Closed timwsuqld closed 4 months ago
I would say this is applicable to only HTML files and maybe JS and CSS files. We don't really do anything special handling for these file types at the moment. I would be hesitant in whitelisting this for everyone for all file types.
As a side note, #310 might enable a whitelist like this.
Would it be possible to write a whitelist for the hashtype-hash pattern? sha256-hash
I'm not sure how hard it would be to write code to detect these strings, and then verify if the hash is the right size to match the hash type, so we can ignore them? (Assuming that we agree a hash isn't a secret?)

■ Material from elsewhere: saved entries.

**config.mk**
```make
export PLATFORM = sky130hd
export DESIGN_NAME = fetch_stage_ctrl
export DESIGN_NICKNAME = d
export VERILOG_FILES = /design/src/rtl/fetch_pkg.sv /design/src/rtl/fetch_fsm.sv /design/src/rtl/fetch_pc.sv /design/src/rtl/fetch_group.sv /design/src/rtl/fetch_stage_ctrl.sv
export SDC_FILE = /design/constraint.sdc
export NUM_CORES = 1
export LEC_CHECK = 0
export ABC_AREA = 1
export BUFFER_PORTS_ARGS = -buffer_cell sky130_fd_sc_hd__buf_2
export CELL_PAD_IN_SITES_DETAIL_PLACEMENT = 0
export CELL_PAD_IN_SITES_GLOBAL_PLACEMENT = 2
export CORE_AREA = 2 2 440 442
export DETAILED_ROUTE_END_ITERATION = 10
export DIE_AREA = 0 0 442 444
export GPL_TIMING_DRIVEN = 0
export PLACE_DENSITY = 0.58
export SLEW_MARGIN = 20
export SYNTH_ARGS = -nofsm -noshare
export SYNTH_HDL_FRONTEND = slang
export SYNTH_HIERARCHICAL = 1
export SYNTH_SLANG_ARGS = --single-unit
```
**constraint.sdc**
```tcl
create_clock -name clk -period 19.8 [get_ports clk]
set_input_delay 2.97 -clock clk [delete_from_list [all_inputs] [get_ports clk]]
set_output_delay 2.97 -clock clk [all_outputs]
set_load 0.05 [all_outputs]
```
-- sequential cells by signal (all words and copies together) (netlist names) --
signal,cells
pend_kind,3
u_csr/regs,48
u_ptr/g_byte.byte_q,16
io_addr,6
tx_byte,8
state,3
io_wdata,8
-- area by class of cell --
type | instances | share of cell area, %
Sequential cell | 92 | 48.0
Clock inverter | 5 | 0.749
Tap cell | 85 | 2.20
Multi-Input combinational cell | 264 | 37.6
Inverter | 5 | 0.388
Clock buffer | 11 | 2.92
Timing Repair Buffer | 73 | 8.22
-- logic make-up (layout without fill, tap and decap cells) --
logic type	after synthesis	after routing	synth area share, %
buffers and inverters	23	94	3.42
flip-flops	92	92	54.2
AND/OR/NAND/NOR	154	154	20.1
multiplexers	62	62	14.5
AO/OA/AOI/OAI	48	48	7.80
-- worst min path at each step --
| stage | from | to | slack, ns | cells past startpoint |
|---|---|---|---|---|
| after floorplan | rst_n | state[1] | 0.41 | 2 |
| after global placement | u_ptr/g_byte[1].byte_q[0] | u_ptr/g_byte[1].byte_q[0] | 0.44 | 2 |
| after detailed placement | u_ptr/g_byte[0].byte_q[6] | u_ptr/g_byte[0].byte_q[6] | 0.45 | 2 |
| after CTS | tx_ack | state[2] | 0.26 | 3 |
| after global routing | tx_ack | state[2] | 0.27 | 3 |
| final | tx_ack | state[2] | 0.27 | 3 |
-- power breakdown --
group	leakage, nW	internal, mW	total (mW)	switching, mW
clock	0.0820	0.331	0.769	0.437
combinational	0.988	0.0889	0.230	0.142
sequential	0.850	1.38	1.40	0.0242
$ cat src/rtl/hwr_readout.sv
// Module: hwr_readout (top)
// Zero-suppressing readout of NUM_STREAMS serial chains of latched wire
// bits. It gates one readout clock per chain and deserializes groups of
// GROUP_WIDTH wires plus one parity bit. Empty groups are dropped. Each
// kept group becomes {parity error, block address, pattern}, goes into a
// FIFO and fires one trigger pulse.
// Assumes: the front end changes ro_data only after a falling edge of its
// ro_clk bit. GROUPS_PER_STREAM >= 2.
module hwr_readout
    import hwr_pkg::*;
#(
    parameter int NUM_STREAMS       = 4,
    parameter int GROUPS_PER_STREAM = 32,
    parameter int GROUP_WIDTH       = 8,
    parameter int HALF_PERIOD       = 2,
    parameter int TRIG_CYCLES       = 4,
    parameter int FIFO_DEPTH        = 16,
    localparam int ADDR_W = $clog2(NUM_STREAMS * GROUPS_PER_STREAM),
    localparam int WORD_W = 1 + ADDR_W + GROUP_WIDTH
) (
    input  logic                   clk,
    input  logic                   rst_n,
    input  logic                   read_start,
    input  logic                   fast_clear,
    output logic [NUM_STREAMS-1:0] ro_clk,
    input  logic [NUM_STREAMS-1:0] ro_data,
    output logic                   busy,
    output logic                   trig_out,
    output logic                   word_valid,
    input  logic                   word_ready,
    output logic [WORD_W-1:0]      word_data
);

    localparam int BIT_W = cnt_width(GROUP_WIDTH + 1);
    localparam int GRP_W = cnt_width(GROUPS_PER_STREAM);
    localparam int STR_W = cnt_width(NUM_STREAMS);

    logic                   clk_high;
    logic                   sample_stb;
    logic                   emit;
    logic [BIT_W-1:0]       bit_idx;
    logic [GRP_W-1:0]       grp_idx;
    logic [STR_W-1:0]       str_idx;
    logic                   ser_bit;
    logic [GROUP_WIDTH-1:0] pattern;
    logic                   par_err;
    logic                   grp_hit;
    logic                   fifo_full;
    logic [ADDR_W-1:0]      blk_addr;
    logic [WORD_W-1:0]      new_word;

    hwr_sequencer #(
        .NUM_STREAMS       (NUM_STREAMS),
        .GROUPS_PER_STREAM (GROUPS_PER_STREAM),
        .GROUP_WIDTH       (GROUP_WIDTH),
        .HALF_PERIOD       (HALF_PERIOD)
    ) u_seq (
        .clk        (clk),
        .rst_n      (rst_n),
        .read_start (read_start),
        .fast_clear (fast_clear),
        .grp_hit    (grp_hit),
        .fifo_full  (fifo_full),
        .busy       (busy),
        .clk_high   (clk_high),
        .sample_stb (sample_stb),
        .emit       (emit),
        .bit_idx    (bit_idx),
        .grp_idx    (grp_idx),
        .str_idx    (str_idx)
    );

    // Route the gated clock only to the chain being read.
    for (genvar s = 0; s < NUM_STREAMS; s++) begin : g_clk
        assign ro_clk[s] = clk_high && (str_idx == STR_W'(s));
    end

    // Select the serial input of the chain being read.
    assign ser_bit = ro_data[str_idx];

    hwr_group_deser #(
        .GROUP_WIDTH (GROUP_WIDTH)
    ) u_deser (
        .clk        (clk),
        .rst_n      (rst_n),
        .sample_stb (sample_stb),
        .bit_idx    (bit_idx),
        .ser_in     (ser_bit),
        .pattern    (pattern),
        .par_err    (par_err),
        .hit        (grp_hit)
    );

    // Global block address and the packed output word.
    always_comb begin
        blk_addr = ADDR_W'(str_idx) * ADDR_W'(GROUPS_PER_STREAM)
                 + ADDR_W'(grp_idx);
        new_word = {par_err, blk_addr, pattern};
    end

    hwr_word_fifo #(
        .WIDTH (WORD_W),
        .DEPTH (FIFO_DEPTH)
    ) u_fifo (
        .clk       (clk),
        .rst_n     (rst_n),
        .flush     (fast_clear),
        .push      (emit),
        .din       (new_word),
        .pop_ready (word_ready),
        .out_valid (word_valid),
        .dout      (word_data),
        .full      (fifo_full)
    );

    hwr_trig_pulse #(
        .TRIG_CYCLES (TRIG_CYCLES)
    ) u_trig (
        .clk   (clk),
        .rst_n (rst_n),
        .clear (fast_clear),
        .kick  (emit),
        .pulse (trig_out)
    );

endmodule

I agree hashes aren't secrets. The challenge with whitelisting hashes is that they look a lot like base64 or hex secrets. I agree that the sha256-hash
string is a good indicator that the string isn't a secret, but I'm not confident enough to say that this is the case for every single codebase.
One way we could implement this is to have a default --word-list
packaged with detect-secrets
and include sha256-hash
in that word list. We don't have a default --word-list
though.
Another way we could do this whitelisting is to implement an HTML file parser and make our parser discard the integreity
properties. This seems a bit heavy-handed, but could HTML secret scanning accuracy? We don't use many raw HTML files at Yelp so it's hard to judge detect-secrets
's existing HTML accuracy.
Is there a particular reason that passing that line in every time is annoying?
We're going to close this issue as it hasn't received any update in a very long time. Feel free to re-open it if you think it's still relevant.
link/script tags with an integrity value are detected as secrets. We should be able to easily filter these out as they have a fixed format, including the hash type.
I've used
--exclude-lines 'integrity="sha256'
for now to filter them out, but it may be nice to have that as a default somewhere? (Whitelist in the Base64 High Entropy String plugin?)